**PROBLEM TO SOLVE:** Find the line with "ant_nets 0 \" and the line with "run 2: per-stage" in the entries below; output exactly those two lines, every line between them, and no others.

** Opening DATA RECORDS block **

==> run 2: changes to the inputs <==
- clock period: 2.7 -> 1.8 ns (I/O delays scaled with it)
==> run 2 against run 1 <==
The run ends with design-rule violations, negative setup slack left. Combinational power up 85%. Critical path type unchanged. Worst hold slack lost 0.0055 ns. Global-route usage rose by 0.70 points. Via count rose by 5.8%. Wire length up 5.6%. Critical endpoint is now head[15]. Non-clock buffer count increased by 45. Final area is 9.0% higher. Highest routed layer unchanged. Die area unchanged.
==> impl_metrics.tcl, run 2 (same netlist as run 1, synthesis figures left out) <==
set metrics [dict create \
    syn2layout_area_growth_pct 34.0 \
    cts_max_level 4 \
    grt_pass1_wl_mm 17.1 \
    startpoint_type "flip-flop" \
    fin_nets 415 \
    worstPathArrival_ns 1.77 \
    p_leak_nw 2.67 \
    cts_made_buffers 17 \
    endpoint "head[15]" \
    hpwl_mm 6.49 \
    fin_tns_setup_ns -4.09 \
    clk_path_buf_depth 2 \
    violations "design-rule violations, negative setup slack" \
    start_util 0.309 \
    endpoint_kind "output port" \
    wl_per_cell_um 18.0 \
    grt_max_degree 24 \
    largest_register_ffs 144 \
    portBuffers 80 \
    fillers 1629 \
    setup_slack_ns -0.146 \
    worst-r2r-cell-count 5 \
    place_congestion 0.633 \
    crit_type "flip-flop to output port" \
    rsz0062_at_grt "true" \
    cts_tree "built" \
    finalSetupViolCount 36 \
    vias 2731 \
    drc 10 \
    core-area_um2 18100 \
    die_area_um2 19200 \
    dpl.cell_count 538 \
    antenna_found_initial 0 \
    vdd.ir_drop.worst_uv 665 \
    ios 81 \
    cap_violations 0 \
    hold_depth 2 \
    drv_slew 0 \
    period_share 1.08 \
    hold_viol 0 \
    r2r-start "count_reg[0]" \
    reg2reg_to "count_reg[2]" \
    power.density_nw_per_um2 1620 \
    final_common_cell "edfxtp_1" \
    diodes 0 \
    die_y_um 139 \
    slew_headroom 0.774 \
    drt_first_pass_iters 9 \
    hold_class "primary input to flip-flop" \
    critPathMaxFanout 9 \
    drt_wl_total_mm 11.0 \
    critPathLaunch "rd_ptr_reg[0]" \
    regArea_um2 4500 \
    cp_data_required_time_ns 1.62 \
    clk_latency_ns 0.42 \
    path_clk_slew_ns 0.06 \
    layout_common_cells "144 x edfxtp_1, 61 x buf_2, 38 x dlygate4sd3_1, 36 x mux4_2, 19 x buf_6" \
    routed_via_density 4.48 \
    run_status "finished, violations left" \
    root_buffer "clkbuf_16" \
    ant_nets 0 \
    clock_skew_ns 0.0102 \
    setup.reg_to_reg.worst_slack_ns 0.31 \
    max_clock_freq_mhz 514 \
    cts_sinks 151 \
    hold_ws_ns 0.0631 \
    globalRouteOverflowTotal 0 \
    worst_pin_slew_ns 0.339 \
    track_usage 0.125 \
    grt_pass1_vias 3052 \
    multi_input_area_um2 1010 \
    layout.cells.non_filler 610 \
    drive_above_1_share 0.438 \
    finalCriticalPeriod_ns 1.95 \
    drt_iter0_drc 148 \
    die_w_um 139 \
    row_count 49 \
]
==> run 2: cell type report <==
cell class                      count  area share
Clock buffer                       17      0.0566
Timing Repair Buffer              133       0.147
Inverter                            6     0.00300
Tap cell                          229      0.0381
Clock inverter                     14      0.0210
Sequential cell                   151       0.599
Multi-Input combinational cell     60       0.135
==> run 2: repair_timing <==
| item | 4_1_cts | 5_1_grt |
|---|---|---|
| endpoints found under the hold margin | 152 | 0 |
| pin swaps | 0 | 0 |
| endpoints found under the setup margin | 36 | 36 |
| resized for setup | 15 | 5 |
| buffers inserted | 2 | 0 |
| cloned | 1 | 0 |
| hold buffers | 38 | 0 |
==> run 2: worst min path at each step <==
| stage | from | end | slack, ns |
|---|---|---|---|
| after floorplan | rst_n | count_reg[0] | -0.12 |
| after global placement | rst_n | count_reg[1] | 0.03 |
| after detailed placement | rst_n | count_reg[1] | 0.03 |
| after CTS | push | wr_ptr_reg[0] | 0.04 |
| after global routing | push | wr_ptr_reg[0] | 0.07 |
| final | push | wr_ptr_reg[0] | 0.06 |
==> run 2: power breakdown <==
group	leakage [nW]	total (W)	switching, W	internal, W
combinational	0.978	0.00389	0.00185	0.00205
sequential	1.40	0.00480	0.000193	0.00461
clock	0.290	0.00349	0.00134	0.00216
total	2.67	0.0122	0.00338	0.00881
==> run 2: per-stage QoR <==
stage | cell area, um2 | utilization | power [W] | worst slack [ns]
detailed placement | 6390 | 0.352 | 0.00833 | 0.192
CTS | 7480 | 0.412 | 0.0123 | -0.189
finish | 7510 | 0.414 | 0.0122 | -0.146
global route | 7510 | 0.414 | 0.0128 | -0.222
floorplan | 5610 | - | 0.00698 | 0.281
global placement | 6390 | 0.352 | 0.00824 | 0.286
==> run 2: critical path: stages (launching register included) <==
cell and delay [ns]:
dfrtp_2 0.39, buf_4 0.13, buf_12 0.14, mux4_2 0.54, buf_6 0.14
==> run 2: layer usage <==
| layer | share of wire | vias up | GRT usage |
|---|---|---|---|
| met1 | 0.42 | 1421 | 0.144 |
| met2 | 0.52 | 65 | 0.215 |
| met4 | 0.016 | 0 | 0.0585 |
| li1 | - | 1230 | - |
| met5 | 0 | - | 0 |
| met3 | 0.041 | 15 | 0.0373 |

** Closing DATA RECORDS block **

**OUTPUT OF THE TASK:**
    ant_nets 0 \
    clock_skew_ns 0.0102 \
    setup.reg_to_reg.worst_slack_ns 0.31 \
    max_clock_freq_mhz 514 \
    cts_sinks 151 \
    hold_ws_ns 0.0631 \
    globalRouteOverflowTotal 0 \
    worst_pin_slew_ns 0.339 \
    track_usage 0.125 \
    grt_pass1_vias 3052 \
    multi_input_area_um2 1010 \
    layout.cells.non_filler 610 \
    drive_above_1_share 0.438 \
    finalCriticalPeriod_ns 1.95 \
    drt_iter0_drc 148 \
    die_w_um 139 \
    row_count 49 \
]
==> run 2: cell type report <==
cell class                      count  area share
Clock buffer                       17      0.0566
Timing Repair Buffer              133       0.147
Inverter                            6     0.00300
Tap cell                          229      0.0381
Clock inverter                     14      0.0210
Sequential cell                   151       0.599
Multi-Input combinational cell     60       0.135
==> run 2: repair_timing <==
| item | 4_1_cts | 5_1_grt |
|---|---|---|
| endpoints found under the hold margin | 152 | 0 |
| pin swaps | 0 | 0 |
| endpoints found under the setup margin | 36 | 36 |
| resized for setup | 15 | 5 |
| buffers inserted | 2 | 0 |
| cloned | 1 | 0 |
| hold buffers | 38 | 0 |
==> run 2: worst min path at each step <==
| stage | from | end | slack, ns |
|---|---|---|---|
| after floorplan | rst_n | count_reg[0] | -0.12 |
| after global placement | rst_n | count_reg[1] | 0.03 |
| after detailed placement | rst_n | count_reg[1] | 0.03 |
| after CTS | push | wr_ptr_reg[0] | 0.04 |
| after global routing | push | wr_ptr_reg[0] | 0.07 |
| final | push | wr_ptr_reg[0] | 0.06 |
==> run 2: power breakdown <==
group	leakage [nW]	total (W)	switching, W	internal, W
combinational	0.978	0.00389	0.00185	0.00205
sequential	1.40	0.00480	0.000193	0.00461
clock	0.290	0.00349	0.00134	0.00216
total	2.67	0.0122	0.00338	0.00881
==> run 2: per-stage QoR <==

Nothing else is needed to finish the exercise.